WORK ITEM: Your answer should be an exact copy of the lines from the start of the entries to the line containing "slew_headroom=0.2320", both included.

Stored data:

──────

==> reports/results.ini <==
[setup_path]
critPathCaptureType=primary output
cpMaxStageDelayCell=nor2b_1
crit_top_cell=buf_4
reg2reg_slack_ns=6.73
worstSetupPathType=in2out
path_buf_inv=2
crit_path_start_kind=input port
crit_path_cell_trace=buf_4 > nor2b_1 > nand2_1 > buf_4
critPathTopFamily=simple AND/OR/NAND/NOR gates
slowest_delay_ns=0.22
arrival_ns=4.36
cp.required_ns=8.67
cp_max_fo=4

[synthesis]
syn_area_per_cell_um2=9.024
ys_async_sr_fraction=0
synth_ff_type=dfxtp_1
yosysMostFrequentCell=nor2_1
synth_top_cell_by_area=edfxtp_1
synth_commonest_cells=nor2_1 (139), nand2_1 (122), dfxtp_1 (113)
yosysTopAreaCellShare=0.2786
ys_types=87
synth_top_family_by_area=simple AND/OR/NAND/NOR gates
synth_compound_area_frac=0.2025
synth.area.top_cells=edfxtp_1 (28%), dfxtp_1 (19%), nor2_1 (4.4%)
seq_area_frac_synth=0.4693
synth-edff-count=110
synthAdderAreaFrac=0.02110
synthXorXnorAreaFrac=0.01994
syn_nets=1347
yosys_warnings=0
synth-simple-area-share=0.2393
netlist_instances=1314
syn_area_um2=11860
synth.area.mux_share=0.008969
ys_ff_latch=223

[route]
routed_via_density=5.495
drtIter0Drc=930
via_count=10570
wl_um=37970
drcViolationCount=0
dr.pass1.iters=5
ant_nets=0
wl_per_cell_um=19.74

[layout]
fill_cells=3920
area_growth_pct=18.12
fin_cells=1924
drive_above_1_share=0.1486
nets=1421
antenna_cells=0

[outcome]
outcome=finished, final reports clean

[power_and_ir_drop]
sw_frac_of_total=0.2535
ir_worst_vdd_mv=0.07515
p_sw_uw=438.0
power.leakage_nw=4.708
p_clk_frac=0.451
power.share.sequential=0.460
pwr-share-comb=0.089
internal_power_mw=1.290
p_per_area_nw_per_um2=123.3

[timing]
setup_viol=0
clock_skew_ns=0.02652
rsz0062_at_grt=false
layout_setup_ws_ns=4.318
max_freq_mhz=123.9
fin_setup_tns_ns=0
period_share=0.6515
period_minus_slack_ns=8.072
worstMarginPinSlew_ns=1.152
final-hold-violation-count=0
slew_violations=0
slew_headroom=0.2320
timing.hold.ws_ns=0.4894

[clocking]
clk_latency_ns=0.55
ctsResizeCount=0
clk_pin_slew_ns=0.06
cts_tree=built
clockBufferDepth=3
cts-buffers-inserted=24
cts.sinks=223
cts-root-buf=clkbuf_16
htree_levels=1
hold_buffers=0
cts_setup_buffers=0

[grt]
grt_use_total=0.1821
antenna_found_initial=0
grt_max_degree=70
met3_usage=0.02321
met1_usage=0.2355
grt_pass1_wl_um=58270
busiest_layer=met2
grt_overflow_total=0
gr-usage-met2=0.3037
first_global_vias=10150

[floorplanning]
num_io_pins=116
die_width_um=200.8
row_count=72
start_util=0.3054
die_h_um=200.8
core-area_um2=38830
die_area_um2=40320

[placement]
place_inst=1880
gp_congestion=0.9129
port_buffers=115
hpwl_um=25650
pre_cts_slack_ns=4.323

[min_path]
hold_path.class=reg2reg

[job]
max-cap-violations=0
### config.mk
export PLATFORM = sky130hd
export DESIGN_NAME = swd_phrase
export DESIGN_NICKNAME = d
export VERILOG_FILES = /design/src/hw/rtl/swd_pkg.sv /design/src/hw/rtl/swd_phrase.sv
export SDC_FILE = /design/constraint.sdc
export NUM_CORES = 1
export LEC_CHECK = 0
export ABC_AREA = 1
export BUFFER_PORTS_ARGS = -buffer_cell sky130_fd_sc_hd__clkbuf_2
export CAP_MARGIN = 10
export CORE_ASPECT_RATIO = 0.5
export CORE_MARGIN = 2
export CORE_UTILIZATION = 55
export CTS_CLUSTER_SIZE = 10
export DETAILED_ROUTE_END_ITERATION = 6
export PLACE_DENSITY = 0.76
export RECOVER_POWER = 50
export SLEW_MARGIN = 20
export SYNTH_ARGS = -nofsm -noshare
export SYNTH_HDL_FRONTEND = slang
export SYNTH_SLANG_ARGS = --single-unit
### constraint.sdc
create_clock -name clk -period 10.5 [get_ports clk]
set_input_delay 1.575 -clock clk [delete_from_list [all_inputs] [get_ports clk]]
set_output_delay 1.575 -clock clk [all_outputs]
set_load 0.02 [all_outputs]
**config.mk**
```make
export PLATFORM = sky130hd
export DESIGN_NAME = aph_ram
export DESIGN_NICKNAME = d
export VERILOG_FILES = /design/src/sv/aph_ram.sv
export SDC_FILE = /design/constraint.sdc
export NUM_CORES = 2
export LEC_CHECK = 0
export BUFFER_PORTS_ARGS = -buffer_cell sky130_fd_sc_hd__buf_4
export CORE_MARGIN = 10
export CORE_UTILIZATION = 63
export DETAILED_ROUTE_END_ITERATION = 8
export PLACE_DENSITY = 0.82
export REMOVE_ABC_BUFFERS = 1
export SYNTH_ARGS = -nofsm -noshare
export SYNTH_HDL_FRONTEND = slang
export SYNTH_SLANG_ARGS = --single-unit
```
**constraint.sdc**
```tcl
create_clock -name clk_i -period 5.7 [get_ports clk_i]
set_input_delay 1.14 -clock clk_i [delete_from_list [all_inputs] [get_ports clk_i]]
set_output_delay 1.14 -clock clk_i [all_outputs]
set_load 0.01 [all_outputs]
```
**src/sv/aph_ram.sv**
```systemverilog
// Generic single-write, single-read synchronous RAM with registered read.
// Read data holds while no read is issued. No dependencies.
module aph_ram #(
  parameter int WIDTH = 32,
  parameter int DEPTH = 64
) (
  input  logic                     clk_i,
  input  logic                     we_i,
  input  logic [$clog2(DEPTH)-1:0] waddr_i,
  input  logic [WIDTH-1:0]         wdata_i,
  input  logic                     re_i,
  input  logic [$clog2(DEPTH)-1:0] raddr_i,
  output logic [WIDTH-1:0]         rdata_o
);

  logic [WIDTH-1:0] mem_q [DEPTH];
  logic [WIDTH-1:0] rdata_q;

  always_ff @(posedge clk_i) begin
    if (we_i) begin
      mem_q[waddr_i] <= wdata_i;
    end
    if (re_i) begin
      rdata_q <= mem_q[raddr_i];
    end
  end

  assign rdata_o = rdata_q;

endmodule

```
==> results.md <==
* Worst Setup Slack, final at 1.65 ns
* Worst setup SP type: primary input
* Critical R2R Launch: mem_q[32][1]
* Syn. warnings at 0
* Layout cell share with drive strength beyond 1 at 29.9%
* Tightest Pin Transition at 1.21 ns
* Synth area leader: edfxtp_1
* GR Layer Usage met1 at 39.8%
* GPL Wtd Cong at 0.872
* Seq/Total Area, Yosys at 79.2%
* Worst-Skew Late Latency at 0.84 ns
* FFs w/ async S/R, synth at 0%
* Cells after DPL at 5,002
* Pleak at 27.7 nW
* Initial detailed-routing violation count at 7,032
* Hold Path End: mem_q[42][1]
* CTS Root Cell: clkbuf_16
* Fillcell total at 6,491
* Overall Global Routing Usage at 32.0%
* Postcts setup bufs at 0
* Layout area overhead at 12.5%
* Worst Skew at 0.0385 ns
* Register bit count reported by yosys at 2,080
* Initial antenna violation count at 17
* GRT overflow at 0
* Pre-Repair DR Iteration Count at 8
* Final Hold Viols at 0
* GRT busiest layer: met2
* Die ar. at 140,000 sq um
* Fmax at 247 MHz
* Worst EP required at 6.25 ns
* Unrepaired setup endpoints after global routing: false
* Vias post-DR at 40,000
* FP Rows at 129
* Hold Buf Count CTS at 0
* VDD IR max at 0.000404 V
* DR DRC count at 0
* Clock buffer depth at 3
* Critical Path End Type: flop
* Die width at 374 um
* # Max-Cap Violations at 0
* Clock-pin slew on the worst setup and hold paths at 0.06 ns
* Met3 Use GR at 9.42%
* Clock sink count at 2,080
* Initial core utilization at 63.6%
* Mapped Area at 78,800 sq um
* Setup WS pre-CTS at 0.889 ns
* First-pass GRT wire length at 313,000 um
* Hold Path Class: in2reg
* CTS resizes at 0
* TritonCTS clock tree: yes
* Antenna-violating nets left at 0
* Final setup viols at 0
* Drt via density at 7.45
* CP Class: in2reg
* Synth cell count leaders: edfxtp_1 (2,080), mux4_2 (544), nor2_1 (137)
* Status: finished clean
* Ys flop type: edfxtp_1
* Hold depth at 1
* Die H at 374 um
* Most common cell in the netlist: edfxtp_1
* Setup_tns at 0 ns
* Distinct cells, synth at 33
* Wire per inst at 41.4 um
* Reg2reg path depth at 5
* Cell Pwr Density at 360 nW/um^2
* Met2 Use GR at 51.0%
* Worst reg2reg endpoint: rdata_o[1]
* Synth top area share at 79.2%
* Core area at 124,000 sq um
* Post-DP HPWL at 115,000 um
* EDFF count, synth at 2,080
* Finished Layout Cells at 5,368
* Syn avg cell area at 23.7 sq um
* CP Max Fanout at 69
* CTS buffer count at 191
* Fin crit share at 71.1%
* Routed Wire Length at 222,000 um
* Hold_sp: wdata_i[1]
* IO Port Bufs at 78
* Mapped Cells at 3,324
* Rel. slew slack at 18.9%
* Vias in the first global route at 40,700
* Nets at 3,605
* H-tree depth at 4
* IO Count at 79
* Total power at 31.9 mW
* Slew Limit Fails at 0
* FF-to-FF setup slack at 2.96 ns
* Synth top area cells: edfxtp_1 (79%), mux4_2 (16%), mux2i_1 (1.2%), o22ai_1 (0.67%), nor2_1 (0.65%)
* Min cycle time layout at 4.05 ns
* Worst Path Arrival at 4.60 ns
* Largest net degree at the start of global routing at 70
--- src/sv/aph_pkg.sv ---
// Shared types and constants for the angular pair histogram unit.
// No dependencies; imported by aph_dot, the top level and the testbench.
package aph_pkg;

  localparam int MAX_BINS = 64;
  localparam int BIN_W    = $clog2(MAX_BINS);
  localparam int CFG_W    = 7;
  localparam int COORD_W  = 32;
  localparam int EDGE_W   = 32;
  localparam int CNT_W    = 48;
  localparam int PROD_W   = 2 * COORD_W;
  localparam int ACC_W    = PROD_W + 2;
  localparam int Q_SHIFT  = 30;
  localparam int V_W      = ACC_W - Q_SHIFT;

  localparam logic [CNT_W-1:0] CNT_MAX = {CNT_W{1'b1}};
  localparam logic [CFG_W-1:0] MIN_BINS = CFG_W'(2);

  typedef enum logic [1:0] {
    KIND_LOAD  = 2'd0,
    KIND_PAIR  = 2'd1,
    KIND_READ  = 2'd2,
    KIND_CLEAR = 2'd3
  } kind_e;

  typedef enum logic [2:0] {
    ST_IDLE,
    ST_RD_WAIT,
    ST_DOT,
    ST_TOP,
    ST_SCAN,
    ST_CNT_RD,
    ST_CNT_WR
  } state_e;

  typedef struct packed {
    kind_e                     kind;
    logic [BIN_W-1:0]          bin_index;
    logic signed [EDGE_W-1:0]  edge_value;
    logic signed [COORD_W-1:0] ax;
    logic signed [COORD_W-1:0] ay;
    logic signed [COORD_W-1:0] az;
    logic signed [COORD_W-1:0] bx;
    logic signed [COORD_W-1:0] by;
    logic signed [COORD_W-1:0] bz;
  } pair_req_t;

  typedef struct packed {
    logic [BIN_W-1:0] read_bin;
    logic [CNT_W-1:0] pair_total;
  } pair_res_t;

  typedef struct packed {
    logic             done;
    logic [V_W-1:0]   v;
  } dot_stat_t;

endpackage

--- src/sv/aph_dot.sv ---
// Dot product unit: one shared 32x32 multiplier for all three products and a
// 66-bit accumulator; result floor-shifted by Q_SHIFT. Depends on aph_pkg.
module aph_dot import aph_pkg::*; (
  input  logic      clk_i,
  input  logic      rst_ni,
  input  logic      start_i,
  input  pair_req_t req_i,
  output dot_stat_t stat_o
);

  logic signed [COORD_W-1:0] a_q [3];
  logic signed [COORD_W-1:0] b_q [3];
  logic signed [PROD_W-1:0]  prod_q;
  logic signed [ACC_W-1:0]   acc_q;
  logic signed [PROD_W-1:0]  mul;
  logic [1:0]                step_q;
  logic                      run_q;

  assign mul = (step_q == 2'd3) ? $signed(PROD_W'(0)) : a_q[step_q] * b_q[step_q];

  always_ff @(posedge clk_i or negedge rst_ni) begin
    if (!rst_ni) begin
      run_q  <= 1'b0;
      step_q <= '0;
    end else if (start_i) begin
      run_q  <= 1'b1;
      step_q <= '0;
    end else if (run_q) begin
      step_q <= step_q + 2'd1;
      if (step_q == 2'd3) begin
        run_q <= 1'b0;
      end
    end
  end

  always_ff @(posedge clk_i) begin
    if (start_i) begin
      a_q[0] <= req_i.ax;
      a_q[1] <= req_i.ay;
      a_q[2] <= req_i.az;
      b_q[0] <= req_i.bx;
      b_q[1] <= req_i.by;
      b_q[2] <= req_i.bz;
      acc_q  <= '0;
    end else if (run_q) begin
      prod_q <= mul;
      if (step_q != 2'd0) begin
        acc_q <= acc_q + {{(ACC_W-PROD_W){prod_q[PROD_W-1]}}, prod_q};
      end
    end
  end

  assign stat_o.done = run_q && (step_q == 2'd3);
  assign stat_o.v    = acc_q[ACC_W-1:Q_SHIFT];

endmodule

--- config.mk ---
export PLATFORM = sky130hd
export DESIGN_NAME = aph_dot
export DESIGN_NICKNAME = d
export VERILOG_FILES = /design/src/sv/aph_pkg.sv /design/src/sv/aph_dot.sv
export SDC_FILE = /design/constraint.sdc
export NUM_CORES = 2
export LEC_CHECK = 0
export BUFFER_PORTS_ARGS = -buffer_cell sky130_fd_sc_hd__buf_2
export CORE_UTILIZATION = 25
export CTS_CLUSTER_SIZE = 12
export DETAILED_ROUTE_END_ITERATION = 10
export PLACE_DENSITY = 0.46
export SETUP_SLACK_MARGIN = 0.5
export SLEW_MARGIN = 15
export SYNTH_ARGS = -nofsm -noshare
export SYNTH_HDL_FRONTEND = slang
export SYNTH_SLANG_ARGS = --single-unit
--- constraint.sdc ---
create_clock -name clk_i -period 8.6 [get_ports clk_i]
set_input_delay 1.72 -clock clk_i [delete_from_list [all_inputs] [get_ports clk_i]]
set_output_delay 1.72 -clock clk_i [all_outputs]
set_load 0.03 [all_outputs]
==> metrics.txt <==
post-synthesis cell count=5298; die area=205200 um^2; total grt overflow=0; vias=around 39000; Initial Util=0.2516; first-pass GRT wire length=259.3 mm; #FFs+latches synth=325; # port buffers=231; Clock Sinks=between 300 and 400; Iteration-0 DRC Markers=2111; Hold Startpoint=acc_q[10]$_SDFFE_PP0P_; sequential share of the synthesized area=0.1786; Clock transition at path regs=0.06 ns; number of flops mapped to enable cells by yosys=256; most common library cell in the layout ignoring fill and taps=fa_1; chip width=~450 um; maxcap violations=0; register area=9091 um^2; fin crit share=1.008; Synth Area in Adders=0.4880; Top FF cell, synth=edfxtp_1; Post-Syn Area=a little over 50000 um^2; Boundary Pins=272; CTS tree=done; Site Rows=165; Post-DP HPWL=146.0 mm; final worst setup slack=-0.06695 ns; vias in the first global route=41590; Finished Cell Area=64230 um^2; Worst path max stage delay=around 0.6 ns; commonest non-fill, non-tap cells in the layout=fa_1, inv_1, nand2_1, nor2_1, buf_4; layout cells sized above 1=0.2211; flop2flop setup slack=-0.07 ns; Yosys warning count=0; Final Non-Filler Cells=8750; routability congestion estimate=0.9282; Critical R2R Launch=step_q[0]$_DFFE_PN0P_; min cycle time layout=8.667 ns; DR WL/cell=19.54 um; slowest stage cell on the critical path=fa_2; nets@finish=7618; Hold Path End=acc_q[10]$_SDFFE_PP0P_; synth unique cells=90; arrival time worst endpoint=9.14 ns; Final Hold Fails=0; worst rel slew slack=0.2755; final core utilization=0.3178; mux contribution to synthesized area=0.01358; Worst R2R End=prod_q[48]$_SDFFCE_PP0P_; DRT antenna net count=0; initial antenna violation count=4; Clock Latency Late Sink=0.67 ns; Crit Path Category=reg -> reg; clk root buf=clkbuf_16; Die Span Y=453.0 um; DRT Pass-1 Iters=5; H-tree Lvls=2; fmax=115.4 MHz; RSZ-0062 raised after global routing=yes; Inserted Diodes=0; XOR/XNOR Fraction of Synth Area=0.02067; Worst-Margin Slew=1.087 ns; compound-cell area share of the yosys netlist=0.07361; Setup violations, final=7; Post-Synth Simple-Gate Area=0.1254; Avg Cell Area, Syn=9.600 um^2; status=finished, violations left; failing checks=negative setup slack; Placed Cells=8631; Setup crit start kind=flip-flop; asr flop ratio synth=0.009231; total track usage=0.1676; Syn-to-layout area delta=26.30%; Syn Nets=about 7000; Num CTS Buffers=40; Hold Crit Class=reg -> reg; critical path data required time=9.07 ns; crit-path most repeated cell=fa_1; total detailed-routing wirelength=roughly 170 mm; skew final=~0.064 ns; Max Slew Vio Count=0; crit-path max FO=10; main combinational cell family by area after synthesis=adder cells; multi-input logic area=38060 um^2; CTS Hold Bufs=0; fill count=20910; # DRC=0; DP Area=61170 um^2; Worst Reg-to-Reg Cells=31; drt via density=between 4 and 5; worst hold path stage count=2; largest net degree at the start of global routing=between 80 and 90; Setup crit end kind=flip-flop; CTS max path bufs=3; Core ar.=202100 um^2
## worst max path at each step
| stage | startpoint | endpoint | slack, ns | cells past startpoint |
|---|---|---|---|---|
| 3_3_place_gp | step_q[0]$_DFFE_PN0P_ | prod_q[47]$_SDFFCE_PP0P_ | -0.69 | 35 |
| 2_1_floorplan | step_q[0]$_DFFE_PN0P_ | prod_q[61]$_SDFFCE_PP0P_ | 0.50 | 32 |
| 3_5_place_dp | step_q[0]$_DFFE_PN0P_ | prod_q[47]$_SDFFCE_PP0P_ | -0.69 | 35 |
| 4_1_cts | step_q[0]$_DFFE_PN0P_ | prod_q[61]$_SDFFCE_PP0P_ | -0.16 | 35 |
| 6_report | step_q[0]$_DFFE_PN0P_ | prod_q[48]$_SDFFCE_PP0P_ | -0.07 | 31 |
| 5_1_grt | step_q[0]$_DFFE_PN0P_ | prod_q[61]$_SDFFCE_PP0P_ | -0.43 | 35 |
## sequential cells by signal, indices dropped and copies added, names as in the netlist
signal	count
acc_q	66
b_q	96
a_q	96
step_q	2
prod_q	64
run_q	1
## cell families after synthesis
family | after synthesis
mux | 69
flops | 325
fa+ha+maj | 1334
simple gates | 1556
buf+inv | 1309
xor+xnor | 120
compound gates | 585
## per-layer routing
layer / vias up / GRT usage / share of wire
met5: - / 0 / 0.00023
met1: 19710 / 0.2347 / 0.46
met4: 6 / 0.04322 / 0.029
li1: 17710 / - / -
met2: 1099 / 0.2676 / 0.45
met3: 183 / 0.02650 / 0.063
## stage by stage
stage          setup slack, ns  hold slack, ns  TNS (ns)
3_5_place_dp           -0.6889          0.4494    -11.14
5_1_grt                -0.4300          0.4758    -6.347
3_3_place_gp           -0.6938          0.4423    -11.22
2_1_floorplan           0.4982          0.4356         0
4_1_cts                -0.1555          0.4574   -0.7410
6_report              -0.06695          0.4544   -0.1971
## synthesized netlist by cell type (all sizes together) (20+ instances only)
cell       n  share of area
and3      25         0.0032
edfxtp   256           0.15
a21o      73          0.011
fa      1083           0.43
inv     1023          0.076
ha       251          0.062
dfxtp     66          0.026
nand3     35         0.0034
nor3      34         0.0034
nand2    670          0.049
nand2b    28         0.0034
o21a      65         0.0096
clkbuf   211          0.016
buf       75         0.0090
a211oi    20         0.0031
a21oi    186          0.018
xor2      46         0.0079
mux2i     69          0.014
xnor2     74          0.013
o21ai    127          0.013
nor2     661          0.049
## critical path: cells and delay by family (launching register included)
kind,cells,cell delay (ns)
muxes,1,0.15
buffers and inverters,8,1.13
AOI/OAI and AO/OA,9,1.83
adders and majority gates,9,4.40
and+or+nand+nor,4,0.38
DFF,1,0.60
## what timing repair did
action / 4_1_cts / 5_1_grt
resized for setup: 182 / 116
pin swaps: 65 / 49
cloned: 0 / 3
buffers inserted: 29 / 16
endpoints found under the setup margin: 39 / 40
## area by class of cell
| cell class | instances | share of cell area |
|---|---|---|
| Clock buffer | 48 | 0.01621 |
| Clock inverter | 23 | 0.003662 |
| Inverter | 1023 | 0.05988 |
| Multi-Input combinational cell | 3664 | 0.5925 |
| Sequential cell | 325 | 0.1415 |
| Tap cell | 2672 | 0.05205 |
| Timing Repair Buffer | 995 | 0.1342 |
Power is left out: the tool's default activity adds up to more than one toggle a clock period on the data nets, which glitch-free logic cannot reach.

──────

OUTPUT:
==> reports/results.ini <==
[setup_path]
critPathCaptureType=primary output
cpMaxStageDelayCell=nor2b_1
crit_top_cell=buf_4
reg2reg_slack_ns=6.73
worstSetupPathType=in2out
path_buf_inv=2
crit_path_start_kind=input port
crit_path_cell_trace=buf_4 > nor2b_1 > nand2_1 > buf_4
critPathTopFamily=simple AND/OR/NAND/NOR gates
slowest_delay_ns=0.22
arrival_ns=4.36
cp.required_ns=8.67
cp_max_fo=4

[synthesis]
syn_area_per_cell_um2=9.024
ys_async_sr_fraction=0
synth_ff_type=dfxtp_1
yosysMostFrequentCell=nor2_1
synth_top_cell_by_area=edfxtp_1
synth_commonest_cells=nor2_1 (139), nand2_1 (122), dfxtp_1 (113)
yosysTopAreaCellShare=0.2786
ys_types=87
synth_top_family_by_area=simple AND/OR/NAND/NOR gates
synth_compound_area_frac=0.2025
synth.area.top_cells=edfxtp_1 (28%), dfxtp_1 (19%), nor2_1 (4.4%)
seq_area_frac_synth=0.4693
synth-edff-count=110
synthAdderAreaFrac=0.02110
synthXorXnorAreaFrac=0.01994
syn_nets=1347
yosys_warnings=0
synth-simple-area-share=0.2393
netlist_instances=1314
syn_area_um2=11860
synth.area.mux_share=0.008969
ys_ff_latch=223

[route]
routed_via_density=5.495
drtIter0Drc=930
via_count=10570
wl_um=37970
drcViolationCount=0
dr.pass1.iters=5
ant_nets=0
wl_per_cell_um=19.74

[layout]
fill_cells=3920
area_growth_pct=18.12
fin_cells=1924
drive_above_1_share=0.1486
nets=1421
antenna_cells=0

[outcome]
outcome=finished, final reports clean

[power_and_ir_drop]
sw_frac_of_total=0.2535
ir_worst_vdd_mv=0.07515
p_sw_uw=438.0
power.leakage_nw=4.708
p_clk_frac=0.451
power.share.sequential=0.460
pwr-share-comb=0.089
internal_power_mw=1.290
p_per_area_nw_per_um2=123.3

[timing]
setup_viol=0
clock_skew_ns=0.02652
rsz0062_at_grt=false
layout_setup_ws_ns=4.318
max_freq_mhz=123.9
fin_setup_tns_ns=0
period_share=0.6515
period_minus_slack_ns=8.072
worstMarginPinSlew_ns=1.152
final-hold-violation-count=0
slew_violations=0
slew_headroom=0.2320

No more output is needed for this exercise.